MAHU Virgile, Jules, Joachim

Par Yves le Maner

Né le 19 juin 1888 à Tergnier (Aisne) ; employé des chemins de fer ; militant syndicaliste et communiste du Nord.

Le père de Virgile Mahu était chef de train au dépôt de Tergnier et sa mère tenait un petit café dans cette localité. En 1909, sous l’effet de la propagande patriotique mais aussi dans le but de « voir du pays », Virgile Mahu décida de s’engager dans l’armée coloniale. Il passa alors trois années en Afrique du Nord au 3e Tirailleur algérien et prit part à la guerre de « pacification » au Maroc.
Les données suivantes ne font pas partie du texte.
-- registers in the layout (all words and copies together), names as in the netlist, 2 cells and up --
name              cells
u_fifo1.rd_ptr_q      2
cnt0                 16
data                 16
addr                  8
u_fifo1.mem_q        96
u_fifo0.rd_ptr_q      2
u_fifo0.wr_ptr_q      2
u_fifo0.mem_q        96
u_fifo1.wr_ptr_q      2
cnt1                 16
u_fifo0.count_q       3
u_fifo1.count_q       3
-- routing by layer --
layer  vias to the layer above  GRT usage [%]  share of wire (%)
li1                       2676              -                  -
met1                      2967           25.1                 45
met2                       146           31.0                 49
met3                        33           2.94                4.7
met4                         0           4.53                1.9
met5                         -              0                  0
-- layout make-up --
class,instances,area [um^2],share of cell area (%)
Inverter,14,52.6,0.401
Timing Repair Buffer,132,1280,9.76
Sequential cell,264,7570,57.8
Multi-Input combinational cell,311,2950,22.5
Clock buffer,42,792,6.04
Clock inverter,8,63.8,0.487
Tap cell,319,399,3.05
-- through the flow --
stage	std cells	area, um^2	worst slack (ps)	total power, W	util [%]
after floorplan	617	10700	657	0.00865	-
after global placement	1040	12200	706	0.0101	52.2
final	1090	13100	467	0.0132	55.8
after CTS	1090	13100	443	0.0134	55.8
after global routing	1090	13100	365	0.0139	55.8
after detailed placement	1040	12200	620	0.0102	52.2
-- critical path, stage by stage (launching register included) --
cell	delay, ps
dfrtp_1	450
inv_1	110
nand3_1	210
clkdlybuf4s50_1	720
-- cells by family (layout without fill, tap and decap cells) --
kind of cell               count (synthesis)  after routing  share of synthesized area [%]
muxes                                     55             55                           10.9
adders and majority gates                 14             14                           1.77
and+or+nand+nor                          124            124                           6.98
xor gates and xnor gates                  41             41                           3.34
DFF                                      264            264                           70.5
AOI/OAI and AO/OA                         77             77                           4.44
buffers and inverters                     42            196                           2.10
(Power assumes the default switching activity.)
À son retour, en 1912, il était devenu farouchement antimilitariste.
Entré à la compagnie du Nord comme garde-frein au dépôt d’Aulnoye (Nord), il se syndiqua à la CGT en 1913.
Resté dans la zone occupée pendant la Première Guerre mondiale, il refusa de travailler pour les Allemands. Pour ce motif, il fut condamné une première fois à vingt-huit jours de prison avant d’être placé dans un bataillon de travail disciplinaire dans la Meuse pendant neuf mois (1917).
Il retrouva son emploi au dépôt d’Aulnoye après l’armistice et fut promu chef de train. Délégué du personnel de 1925 à 1935, il participa à ce titre aux réunions trimestrielles organisées à la direction de la compagnie du Nord à Paris.
Rallié au Parti communiste et à la CGTU lors des scissions, Virgile Mahu fut trésorier du syndicat unitaire des cheminots d’Aulnoye jusqu’à la réunification de 1935. Il assura également le secrétariat de la cellule du PC de cette même localité de 1926 à 1930. Participant actif à toutes les grèves, il fut rétrogradé au poste de garde-frein pour avoir suivi le mot d’ordre de la CGTU qui avait demandé à ses militants de mettre les trains en retard d’une minute le 1er Mai 1932. Cette sanction fut maintenue pendant trois ans et il retrouva ensuite ses anciennes attributions.
Élu au conseil municipal d’Aulnoye en 1935, il fut déchu de son mandat en janvier 1940 par arrêté préfectoral. Étroitement surveillé par la police, il fut arrêté à trois reprises et interné deux fois à Valenciennes, et ce dès 1940. Désigné comme otage en juillet 1943 à la suite d’un attentat contre un train allemand, il fut incarcéré à la centrale de Loos-lès-Lille et condamné à la peine de mort. Les auteurs présumés de cet attentat ayant été arrêtés peu après la sentence, il fut libéré après quelques semaines de détention.
Réélu au conseil municipal d’Aulnoye en 1945, il n’y accomplit qu’un mandat à cause des désaccords concernant la composition du conseil. Il se consacra dès lors au syndicat des retraités.